### The task
Would you please copy every line below that includes the string "bash"?

[Stored data]
——

What follows belongs to an exercise in optimizing a design on an open flow for small area; a production flow would make more cautious choices.
Function was checked by simulation only, so behaviour that the tests miss may differ from the original.
No activity file was given, so power comes from the tool's default toggle rates.

## codec8b6t
module codec8b6t (
    input  wire        clk,
    input  wire        rst,         
    input  wire        in_valid,
    input  wire [2:0]  in_op,
    input  wire        in_first,    
    input  wire [7:0]  in_byte,
    input  wire [11:0] in_group,
    input  wire        in_dc,
    input  wire [1:0]  in_stream,
    output wire        out_valid,
    output wire [11:0] out_group,
    output wire [7:0]  out_byte,
    output wire        out_hit,
    output wire [1:0]  out_weight,
    output wire        out_dc,
    output wire [1:0]  out_stream,
    output wire [2:0]  out_bal
);
==> flow/config.mk <==
export PLATFORM = sky130hd
export DESIGN_NAME = codec8b6t
export DESIGN_NICKNAME = codec8b6t
export VERILOG_FILES = /design/flow/design.v
export SDC_FILE = /design/flow/constraint.sdc
export NUM_CORES = 4
export LEC_CHECK = 0
export CAP_MARGIN = 20
export CORE_MARGIN = 2
export CORE_UTILIZATION = 35
export GPL_TIMING_DRIVEN = 0
export PLACE_DENSITY = 0.5
export SLEW_MARGIN = 20
==> flow/constraint.sdc <==
create_clock -name core_clock -period 15.0 [get_ports {clk}]
set_input_delay 3.0000 -clock core_clock [delete_from_list [all_inputs] [get_ports {clk}]]
set_output_delay 3.0000 -clock core_clock [all_outputs]
set_load 0.01 [all_outputs]
standard.sh (not shown) runs the stock make flow with config.mk's settings and CLKGATE_MAP_FILE= SYNTH_SCRIPT=/design/flow/synth_recipe.tcl, a recipe that flattens the netlist after the stock synthesis.
==> flow/flow/run.sh <==
#!/bin/bash
# Own layout flow: the standard synthesis with an area-only ABC mapping
# script (flow/synth.tcl, flow/area.abc), then the standard layout steps.
set -euo pipefail
W=$(pwd)
R=$W/orfs/results/$FLOW_PLATFORM/codec8b6t/base
export FLOW_FLOW_DIR=$W/flow
make -C "$FLOW_HOME" DESIGN_CONFIG=$W/config.mk WORK_HOME=$W/orfs CLKGATE_MAP_FILE= \
  SYNTH_SCRIPT=$W/flow/synth.tcl $R/1_2_yosys.v > synth.log 2>&1
bash standard.sh > layout.log 2>&1
==> flow/flow/area.abc <==
strash; &get -n; &dc2; &dch -f; &nf -R 1000; &put; topo
==> flow/flow/synth.tcl <==
# The standard synthesis (synth_recipe.tcl), with one change: the final
# technology mapping runs flow/area.abc, an area-only ABC script, in place of
# ORFS's speed script. Registers, their cells and names are unchanged.
proc synth {args} { yosys synth -nofsm -noshare {*}$args }
proc abc {args} {
  set i [lsearch -exact $args -script]
  if {$i >= 0} { lset args [expr {$i + 1}] $::env(FLOW_FLOW_DIR)/area.abc }
  set j [lsearch -exact $args -D]
  if {$j >= 0} { set args [lreplace $args $j [expr {$j + 1}]] }
  yosys abc {*}$args
}
# no full/half-adder extraction: ABC maps that logic with the rest
proc extract_fa {args} {}
source $::env(SCRIPTS_DIR)/synth.tcl
# left out here: clear keep_hierarchy, flatten, clean up, hide names made inside functions, write 1_2_yosys.v
The first run passed the timing, DRC and antenna checks.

——

### Exercise result
#!/bin/bash
bash standard.sh > layout.log 2>&1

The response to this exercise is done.